TASK TO CARRY OUT -
Your answer must consist solely of the line containing "register / count" and each line after it through the end of the data, copied exactly.

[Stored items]
___

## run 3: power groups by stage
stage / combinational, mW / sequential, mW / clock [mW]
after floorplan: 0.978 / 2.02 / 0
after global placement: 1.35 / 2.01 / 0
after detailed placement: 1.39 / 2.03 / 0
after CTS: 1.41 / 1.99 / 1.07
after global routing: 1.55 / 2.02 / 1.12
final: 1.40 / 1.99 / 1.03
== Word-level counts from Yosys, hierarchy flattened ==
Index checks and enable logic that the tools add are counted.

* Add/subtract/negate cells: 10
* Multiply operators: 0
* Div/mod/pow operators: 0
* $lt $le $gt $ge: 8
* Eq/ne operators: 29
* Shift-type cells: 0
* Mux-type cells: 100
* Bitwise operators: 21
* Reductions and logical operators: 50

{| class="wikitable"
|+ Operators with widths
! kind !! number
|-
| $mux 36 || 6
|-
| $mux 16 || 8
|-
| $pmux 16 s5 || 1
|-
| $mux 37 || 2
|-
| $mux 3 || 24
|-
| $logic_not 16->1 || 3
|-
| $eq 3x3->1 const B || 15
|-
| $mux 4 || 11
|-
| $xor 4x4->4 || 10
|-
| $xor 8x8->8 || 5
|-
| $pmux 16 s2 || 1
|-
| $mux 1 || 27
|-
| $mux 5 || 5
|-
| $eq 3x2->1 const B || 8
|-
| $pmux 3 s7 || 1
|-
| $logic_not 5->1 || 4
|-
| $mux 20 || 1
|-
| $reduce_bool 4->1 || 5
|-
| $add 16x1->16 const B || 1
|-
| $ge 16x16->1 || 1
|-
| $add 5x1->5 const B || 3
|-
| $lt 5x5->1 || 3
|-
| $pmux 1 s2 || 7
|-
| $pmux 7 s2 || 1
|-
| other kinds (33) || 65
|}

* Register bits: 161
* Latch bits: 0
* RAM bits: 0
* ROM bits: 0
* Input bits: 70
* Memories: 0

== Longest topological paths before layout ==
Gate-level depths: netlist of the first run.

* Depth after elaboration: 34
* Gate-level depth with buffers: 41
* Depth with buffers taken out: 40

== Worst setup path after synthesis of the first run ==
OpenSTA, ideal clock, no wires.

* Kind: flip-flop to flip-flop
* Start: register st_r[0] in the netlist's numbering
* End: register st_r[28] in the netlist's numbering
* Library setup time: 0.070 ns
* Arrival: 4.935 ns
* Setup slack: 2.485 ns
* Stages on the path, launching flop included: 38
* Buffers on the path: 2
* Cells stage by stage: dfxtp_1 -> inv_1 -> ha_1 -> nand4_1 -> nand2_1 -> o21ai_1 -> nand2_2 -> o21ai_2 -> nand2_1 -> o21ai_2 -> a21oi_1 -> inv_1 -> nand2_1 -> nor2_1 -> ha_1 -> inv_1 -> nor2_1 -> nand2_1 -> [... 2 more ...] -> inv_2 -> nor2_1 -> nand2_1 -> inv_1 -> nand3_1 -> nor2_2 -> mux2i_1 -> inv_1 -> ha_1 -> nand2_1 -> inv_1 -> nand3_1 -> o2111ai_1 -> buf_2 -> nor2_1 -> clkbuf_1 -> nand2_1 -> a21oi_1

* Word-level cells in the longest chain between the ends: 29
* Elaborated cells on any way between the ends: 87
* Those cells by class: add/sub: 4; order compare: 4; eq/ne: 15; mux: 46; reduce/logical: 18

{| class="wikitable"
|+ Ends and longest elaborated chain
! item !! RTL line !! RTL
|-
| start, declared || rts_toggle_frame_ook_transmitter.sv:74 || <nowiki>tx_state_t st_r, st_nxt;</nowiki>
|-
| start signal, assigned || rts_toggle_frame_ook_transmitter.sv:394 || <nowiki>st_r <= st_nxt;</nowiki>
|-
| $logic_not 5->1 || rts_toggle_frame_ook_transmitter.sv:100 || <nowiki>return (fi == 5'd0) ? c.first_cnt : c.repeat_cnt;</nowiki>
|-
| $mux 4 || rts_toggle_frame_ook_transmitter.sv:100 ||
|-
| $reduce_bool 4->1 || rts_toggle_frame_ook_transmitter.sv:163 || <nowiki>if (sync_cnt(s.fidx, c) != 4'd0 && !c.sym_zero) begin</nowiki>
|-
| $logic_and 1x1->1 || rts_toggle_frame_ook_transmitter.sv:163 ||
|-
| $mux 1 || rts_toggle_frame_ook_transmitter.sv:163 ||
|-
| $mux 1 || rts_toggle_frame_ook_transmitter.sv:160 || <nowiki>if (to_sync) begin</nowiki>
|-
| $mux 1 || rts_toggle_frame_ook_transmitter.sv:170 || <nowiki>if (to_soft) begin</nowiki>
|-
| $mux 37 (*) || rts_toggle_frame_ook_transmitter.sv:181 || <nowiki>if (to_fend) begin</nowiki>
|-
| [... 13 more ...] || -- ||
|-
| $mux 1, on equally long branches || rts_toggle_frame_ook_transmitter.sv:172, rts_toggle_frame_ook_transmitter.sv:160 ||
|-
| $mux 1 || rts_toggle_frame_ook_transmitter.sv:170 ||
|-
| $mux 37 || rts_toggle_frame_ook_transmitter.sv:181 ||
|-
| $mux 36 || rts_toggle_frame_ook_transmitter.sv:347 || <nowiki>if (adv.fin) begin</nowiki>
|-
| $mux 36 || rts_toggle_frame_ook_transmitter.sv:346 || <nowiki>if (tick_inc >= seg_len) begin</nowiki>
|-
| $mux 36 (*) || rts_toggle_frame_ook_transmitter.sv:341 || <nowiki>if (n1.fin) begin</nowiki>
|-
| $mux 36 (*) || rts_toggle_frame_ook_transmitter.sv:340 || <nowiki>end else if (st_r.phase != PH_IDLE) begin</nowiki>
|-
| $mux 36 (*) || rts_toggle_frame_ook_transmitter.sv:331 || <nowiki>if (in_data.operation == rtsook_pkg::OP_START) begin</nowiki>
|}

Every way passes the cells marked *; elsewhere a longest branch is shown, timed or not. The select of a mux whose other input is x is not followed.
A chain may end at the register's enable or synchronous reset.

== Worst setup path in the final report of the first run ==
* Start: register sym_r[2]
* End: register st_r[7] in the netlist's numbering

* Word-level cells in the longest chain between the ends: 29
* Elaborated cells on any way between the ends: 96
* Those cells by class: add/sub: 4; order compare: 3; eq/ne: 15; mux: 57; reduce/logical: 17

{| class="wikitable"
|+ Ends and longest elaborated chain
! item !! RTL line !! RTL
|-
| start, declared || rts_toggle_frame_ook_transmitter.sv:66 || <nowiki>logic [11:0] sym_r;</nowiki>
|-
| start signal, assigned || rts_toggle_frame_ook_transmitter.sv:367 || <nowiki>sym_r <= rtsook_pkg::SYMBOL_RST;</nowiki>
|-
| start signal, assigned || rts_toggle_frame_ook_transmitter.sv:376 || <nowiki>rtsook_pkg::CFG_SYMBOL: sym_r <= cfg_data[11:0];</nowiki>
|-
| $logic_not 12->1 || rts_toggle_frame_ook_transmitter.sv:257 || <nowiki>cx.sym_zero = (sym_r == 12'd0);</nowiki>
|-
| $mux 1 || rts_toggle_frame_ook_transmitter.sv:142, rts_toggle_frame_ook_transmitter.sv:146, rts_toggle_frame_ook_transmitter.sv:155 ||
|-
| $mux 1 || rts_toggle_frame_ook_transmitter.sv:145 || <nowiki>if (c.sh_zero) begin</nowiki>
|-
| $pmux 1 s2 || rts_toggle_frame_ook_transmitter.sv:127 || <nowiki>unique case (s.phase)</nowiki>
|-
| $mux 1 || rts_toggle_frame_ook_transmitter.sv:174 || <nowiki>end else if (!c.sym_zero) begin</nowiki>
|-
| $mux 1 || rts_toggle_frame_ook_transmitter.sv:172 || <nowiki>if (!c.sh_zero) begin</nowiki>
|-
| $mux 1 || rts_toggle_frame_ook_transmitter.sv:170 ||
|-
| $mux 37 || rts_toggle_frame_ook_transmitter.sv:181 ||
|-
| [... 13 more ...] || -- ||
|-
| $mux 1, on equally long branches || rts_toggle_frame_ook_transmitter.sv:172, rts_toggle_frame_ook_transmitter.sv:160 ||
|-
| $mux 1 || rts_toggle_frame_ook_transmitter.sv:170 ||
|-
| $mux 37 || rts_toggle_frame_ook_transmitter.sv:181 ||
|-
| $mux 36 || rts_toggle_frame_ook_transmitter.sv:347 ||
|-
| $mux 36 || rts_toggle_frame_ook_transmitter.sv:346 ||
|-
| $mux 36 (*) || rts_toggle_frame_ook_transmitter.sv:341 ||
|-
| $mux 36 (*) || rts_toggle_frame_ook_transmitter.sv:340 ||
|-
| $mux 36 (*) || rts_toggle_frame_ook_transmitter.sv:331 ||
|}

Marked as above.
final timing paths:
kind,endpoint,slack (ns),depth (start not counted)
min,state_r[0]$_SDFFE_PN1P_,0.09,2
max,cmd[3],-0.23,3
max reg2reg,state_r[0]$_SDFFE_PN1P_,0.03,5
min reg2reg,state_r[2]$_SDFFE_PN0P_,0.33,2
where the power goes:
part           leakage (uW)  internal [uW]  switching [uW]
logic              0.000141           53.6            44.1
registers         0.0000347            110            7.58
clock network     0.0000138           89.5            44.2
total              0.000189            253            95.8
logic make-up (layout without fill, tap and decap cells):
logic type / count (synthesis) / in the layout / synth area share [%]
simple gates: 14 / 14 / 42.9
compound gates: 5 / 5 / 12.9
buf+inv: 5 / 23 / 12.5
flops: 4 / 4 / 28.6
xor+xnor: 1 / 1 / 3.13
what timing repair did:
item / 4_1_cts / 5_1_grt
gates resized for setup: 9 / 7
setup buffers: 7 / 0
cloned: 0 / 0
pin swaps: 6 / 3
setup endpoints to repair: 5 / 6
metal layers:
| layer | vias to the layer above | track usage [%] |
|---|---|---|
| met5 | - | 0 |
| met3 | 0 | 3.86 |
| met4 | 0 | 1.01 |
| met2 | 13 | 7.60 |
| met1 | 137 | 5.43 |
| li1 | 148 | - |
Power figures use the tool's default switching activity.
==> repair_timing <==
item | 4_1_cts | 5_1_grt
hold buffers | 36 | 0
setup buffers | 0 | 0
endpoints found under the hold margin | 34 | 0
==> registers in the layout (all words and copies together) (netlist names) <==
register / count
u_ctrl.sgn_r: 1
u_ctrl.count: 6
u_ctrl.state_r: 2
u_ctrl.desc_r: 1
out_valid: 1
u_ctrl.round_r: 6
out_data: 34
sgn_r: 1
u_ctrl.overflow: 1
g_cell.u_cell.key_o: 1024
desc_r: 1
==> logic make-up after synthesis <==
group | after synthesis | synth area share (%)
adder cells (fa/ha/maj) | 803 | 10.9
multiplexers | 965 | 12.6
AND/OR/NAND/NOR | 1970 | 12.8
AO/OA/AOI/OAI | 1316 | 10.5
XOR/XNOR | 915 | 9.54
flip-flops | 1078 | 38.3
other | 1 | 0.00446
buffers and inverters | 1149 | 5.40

___

SOLUTION FOR THIS PROBLEM -
register / count
u_ctrl.sgn_r: 1
u_ctrl.count: 6
u_ctrl.state_r: 2
u_ctrl.desc_r: 1
out_valid: 1
u_ctrl.round_r: 6
out_data: 34
sgn_r: 1
u_ctrl.overflow: 1
g_cell.u_cell.key_o: 1024
desc_r: 1
==> logic make-up after synthesis <==
group | after synthesis | synth area share (%)
adder cells (fa/ha/maj) | 803 | 10.9
multiplexers | 965 | 12.6
AND/OR/NAND/NOR | 1970 | 12.8
AO/OA/AOI/OAI | 1316 | 10.5
XOR/XNOR | 915 | 9.54
flip-flops | 1078 | 38.3
other | 1 | 0.00446
buffers and inverters | 1149 | 5.40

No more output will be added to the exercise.